Forum

apinto

Disclaimer: Nothing below is official, I just wanted to release a easy patch ASAP. However all the code is merged on the official GitHub Repository and is tested on my own production server

As it was discussed on various topics (http://forums.sentora.org/showthread.php?tid=1680) and on GitHub (Issue #189 and Issue #191) there is a critical exploit under the FTP Module.

Users are encouraged to either fix or disable the FTP Management Module.

Hot Fix for the FTP Exploit
I released a quick hotfix bash script.
Just run the following command on the server as root (sudo is not recommended)

Code:
bash <(curl -s http://repo.vanguardly.com/sentora/scripts/hotfix-ftp-module/hotfix-ftpmod-v1)

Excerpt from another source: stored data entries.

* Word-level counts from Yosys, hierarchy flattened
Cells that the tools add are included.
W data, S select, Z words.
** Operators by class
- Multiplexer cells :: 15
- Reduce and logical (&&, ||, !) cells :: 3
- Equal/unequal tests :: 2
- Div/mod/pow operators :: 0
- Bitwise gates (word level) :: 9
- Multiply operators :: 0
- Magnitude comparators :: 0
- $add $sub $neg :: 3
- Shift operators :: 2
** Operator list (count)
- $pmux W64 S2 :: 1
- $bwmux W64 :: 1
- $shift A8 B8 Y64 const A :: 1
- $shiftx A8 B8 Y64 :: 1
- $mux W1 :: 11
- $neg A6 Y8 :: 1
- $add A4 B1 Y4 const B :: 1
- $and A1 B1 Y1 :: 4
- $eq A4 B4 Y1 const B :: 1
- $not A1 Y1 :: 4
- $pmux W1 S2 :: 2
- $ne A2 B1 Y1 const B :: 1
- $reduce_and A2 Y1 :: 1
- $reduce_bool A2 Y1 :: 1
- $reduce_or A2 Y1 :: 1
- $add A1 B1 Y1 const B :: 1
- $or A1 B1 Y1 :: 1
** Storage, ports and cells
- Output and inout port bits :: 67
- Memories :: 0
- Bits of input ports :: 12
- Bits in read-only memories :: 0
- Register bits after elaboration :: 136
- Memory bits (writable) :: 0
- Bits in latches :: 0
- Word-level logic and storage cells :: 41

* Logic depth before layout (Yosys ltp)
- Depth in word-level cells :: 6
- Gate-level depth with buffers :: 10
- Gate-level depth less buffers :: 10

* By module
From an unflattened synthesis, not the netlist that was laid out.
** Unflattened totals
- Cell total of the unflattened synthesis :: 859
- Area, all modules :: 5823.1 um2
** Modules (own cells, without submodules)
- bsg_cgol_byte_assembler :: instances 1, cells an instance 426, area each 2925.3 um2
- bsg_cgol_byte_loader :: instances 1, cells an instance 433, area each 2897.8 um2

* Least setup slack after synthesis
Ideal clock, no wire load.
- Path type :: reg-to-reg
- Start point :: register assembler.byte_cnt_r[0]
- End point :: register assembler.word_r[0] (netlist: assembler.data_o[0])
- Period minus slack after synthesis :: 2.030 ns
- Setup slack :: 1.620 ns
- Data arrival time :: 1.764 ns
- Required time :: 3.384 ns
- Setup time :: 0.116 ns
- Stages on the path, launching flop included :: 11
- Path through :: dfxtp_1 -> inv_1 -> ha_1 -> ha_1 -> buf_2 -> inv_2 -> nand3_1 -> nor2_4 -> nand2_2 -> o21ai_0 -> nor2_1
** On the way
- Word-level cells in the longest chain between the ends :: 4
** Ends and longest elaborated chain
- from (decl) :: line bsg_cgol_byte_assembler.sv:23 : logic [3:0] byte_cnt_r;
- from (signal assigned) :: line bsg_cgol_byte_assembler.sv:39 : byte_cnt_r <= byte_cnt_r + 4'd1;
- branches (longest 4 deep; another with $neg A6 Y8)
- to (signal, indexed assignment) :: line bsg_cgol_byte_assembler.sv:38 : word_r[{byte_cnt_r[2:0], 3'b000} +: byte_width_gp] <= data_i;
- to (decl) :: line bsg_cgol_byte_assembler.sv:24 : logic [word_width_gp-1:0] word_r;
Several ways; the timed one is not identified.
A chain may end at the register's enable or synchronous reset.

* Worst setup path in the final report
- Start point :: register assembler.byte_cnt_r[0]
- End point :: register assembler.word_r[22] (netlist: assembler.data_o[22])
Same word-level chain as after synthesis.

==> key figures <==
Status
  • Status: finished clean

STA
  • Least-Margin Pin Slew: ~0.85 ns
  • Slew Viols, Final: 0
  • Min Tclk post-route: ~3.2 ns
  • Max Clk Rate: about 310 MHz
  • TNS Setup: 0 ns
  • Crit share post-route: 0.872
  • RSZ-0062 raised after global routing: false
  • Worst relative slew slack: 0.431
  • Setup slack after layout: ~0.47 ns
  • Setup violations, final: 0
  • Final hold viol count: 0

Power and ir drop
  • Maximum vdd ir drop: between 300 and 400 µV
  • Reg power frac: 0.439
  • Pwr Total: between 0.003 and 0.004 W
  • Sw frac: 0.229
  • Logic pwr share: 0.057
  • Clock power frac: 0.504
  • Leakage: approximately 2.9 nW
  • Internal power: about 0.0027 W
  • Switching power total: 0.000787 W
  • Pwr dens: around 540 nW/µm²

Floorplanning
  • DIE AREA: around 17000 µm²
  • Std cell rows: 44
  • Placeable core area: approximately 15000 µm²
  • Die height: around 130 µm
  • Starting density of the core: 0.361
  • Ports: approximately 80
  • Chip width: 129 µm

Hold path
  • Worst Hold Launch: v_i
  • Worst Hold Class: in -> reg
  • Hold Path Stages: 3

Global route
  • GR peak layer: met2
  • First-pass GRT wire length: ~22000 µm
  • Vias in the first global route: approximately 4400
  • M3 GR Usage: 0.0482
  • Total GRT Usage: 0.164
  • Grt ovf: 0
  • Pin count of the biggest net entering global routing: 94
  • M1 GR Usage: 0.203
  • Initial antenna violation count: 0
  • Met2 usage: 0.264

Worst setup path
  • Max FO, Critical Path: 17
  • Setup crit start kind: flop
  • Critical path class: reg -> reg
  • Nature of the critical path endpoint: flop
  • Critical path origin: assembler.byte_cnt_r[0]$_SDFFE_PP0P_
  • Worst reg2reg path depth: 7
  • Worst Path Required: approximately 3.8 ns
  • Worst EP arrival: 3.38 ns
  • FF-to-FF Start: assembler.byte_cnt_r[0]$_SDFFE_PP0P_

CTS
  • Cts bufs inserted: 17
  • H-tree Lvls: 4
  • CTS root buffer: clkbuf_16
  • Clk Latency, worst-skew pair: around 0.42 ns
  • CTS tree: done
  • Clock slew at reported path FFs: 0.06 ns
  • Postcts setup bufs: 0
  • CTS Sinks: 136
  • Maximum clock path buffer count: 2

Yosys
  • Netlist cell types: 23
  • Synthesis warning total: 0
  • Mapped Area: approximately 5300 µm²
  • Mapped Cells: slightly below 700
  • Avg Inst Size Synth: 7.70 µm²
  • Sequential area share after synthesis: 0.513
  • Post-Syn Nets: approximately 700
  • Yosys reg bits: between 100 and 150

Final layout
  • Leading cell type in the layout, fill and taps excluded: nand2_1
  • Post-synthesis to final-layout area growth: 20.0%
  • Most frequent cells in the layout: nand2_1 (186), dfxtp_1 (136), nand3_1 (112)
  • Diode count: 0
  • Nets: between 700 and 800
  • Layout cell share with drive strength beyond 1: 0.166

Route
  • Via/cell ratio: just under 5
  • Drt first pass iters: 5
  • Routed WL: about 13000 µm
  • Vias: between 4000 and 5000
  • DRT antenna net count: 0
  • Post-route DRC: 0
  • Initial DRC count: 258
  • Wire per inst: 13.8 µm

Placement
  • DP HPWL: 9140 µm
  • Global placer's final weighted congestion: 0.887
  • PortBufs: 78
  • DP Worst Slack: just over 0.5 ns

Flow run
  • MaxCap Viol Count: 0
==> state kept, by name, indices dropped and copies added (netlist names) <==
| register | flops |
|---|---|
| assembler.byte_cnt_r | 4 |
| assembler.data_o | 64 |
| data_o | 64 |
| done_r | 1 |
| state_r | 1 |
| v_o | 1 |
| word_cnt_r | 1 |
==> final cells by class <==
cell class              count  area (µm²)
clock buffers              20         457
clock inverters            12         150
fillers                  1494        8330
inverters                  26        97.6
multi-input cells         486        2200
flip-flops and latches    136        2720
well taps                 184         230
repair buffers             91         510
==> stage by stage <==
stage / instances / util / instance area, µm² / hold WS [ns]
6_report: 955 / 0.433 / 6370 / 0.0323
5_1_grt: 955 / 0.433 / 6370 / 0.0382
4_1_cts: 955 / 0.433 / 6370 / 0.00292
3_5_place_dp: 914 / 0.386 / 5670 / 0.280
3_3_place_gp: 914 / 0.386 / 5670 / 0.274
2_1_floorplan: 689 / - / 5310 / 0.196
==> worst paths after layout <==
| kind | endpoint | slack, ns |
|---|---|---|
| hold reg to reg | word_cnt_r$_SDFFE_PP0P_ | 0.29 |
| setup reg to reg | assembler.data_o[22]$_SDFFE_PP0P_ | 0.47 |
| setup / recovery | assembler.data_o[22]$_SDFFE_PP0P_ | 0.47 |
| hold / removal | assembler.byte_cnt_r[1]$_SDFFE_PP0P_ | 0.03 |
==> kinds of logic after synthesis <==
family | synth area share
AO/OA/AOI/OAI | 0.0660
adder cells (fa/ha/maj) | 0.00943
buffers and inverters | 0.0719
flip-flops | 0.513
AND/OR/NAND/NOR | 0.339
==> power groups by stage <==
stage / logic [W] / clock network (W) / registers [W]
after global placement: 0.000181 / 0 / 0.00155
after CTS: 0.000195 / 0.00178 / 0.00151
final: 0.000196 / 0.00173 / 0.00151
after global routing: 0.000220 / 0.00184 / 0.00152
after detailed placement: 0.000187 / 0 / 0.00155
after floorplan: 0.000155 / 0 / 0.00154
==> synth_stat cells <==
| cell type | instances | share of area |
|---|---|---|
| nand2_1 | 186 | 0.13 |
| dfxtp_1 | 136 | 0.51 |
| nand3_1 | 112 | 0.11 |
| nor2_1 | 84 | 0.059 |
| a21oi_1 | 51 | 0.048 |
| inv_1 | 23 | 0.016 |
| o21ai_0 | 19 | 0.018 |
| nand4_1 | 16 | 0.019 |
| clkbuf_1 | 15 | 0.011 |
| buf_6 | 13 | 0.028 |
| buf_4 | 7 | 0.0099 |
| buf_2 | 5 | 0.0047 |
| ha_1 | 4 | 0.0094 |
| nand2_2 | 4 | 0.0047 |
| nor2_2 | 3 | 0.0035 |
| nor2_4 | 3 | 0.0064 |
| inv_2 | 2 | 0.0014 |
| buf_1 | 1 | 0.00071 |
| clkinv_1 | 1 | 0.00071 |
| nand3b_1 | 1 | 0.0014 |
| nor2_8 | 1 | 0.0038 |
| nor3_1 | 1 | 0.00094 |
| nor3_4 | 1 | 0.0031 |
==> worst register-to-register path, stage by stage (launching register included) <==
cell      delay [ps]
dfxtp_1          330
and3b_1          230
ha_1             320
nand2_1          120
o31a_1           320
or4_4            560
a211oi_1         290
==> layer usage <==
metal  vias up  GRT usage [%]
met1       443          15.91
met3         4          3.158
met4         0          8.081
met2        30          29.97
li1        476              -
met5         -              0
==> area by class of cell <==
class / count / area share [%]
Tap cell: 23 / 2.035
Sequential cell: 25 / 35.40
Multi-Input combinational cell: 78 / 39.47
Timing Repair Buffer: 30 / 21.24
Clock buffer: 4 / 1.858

This will download the fixed script and replace the old one (creating a backup of the old file).

Hope this helps!

Tagging: Me.B TGates

Me.B · 07-17-2015, 03:34 AM

Yep I saw it... thinking here for the best solution to wrap this.

iraqiboy90 · 07-24-2015, 02:55 AM

Does this apply for Centos too?

apinto · 07-24-2015, 03:04 AM

(07-24-2015, 02:55 AM)iraqiboy90 Wrote: Does this apply for Centos too?

Should work on CentOS however I have not tested.

Me.B · 07-25-2015, 03:39 AM

Yep apply on centos.

I'm currently in beta for a full sentora patch, it will include all patches for previous releases from 1.0.0

https://github.com/MBlagui/sentora-insta...r_1.0.2.sh

If you face any issue you are welcome to report it. But works fine on my side tested mainly on centos.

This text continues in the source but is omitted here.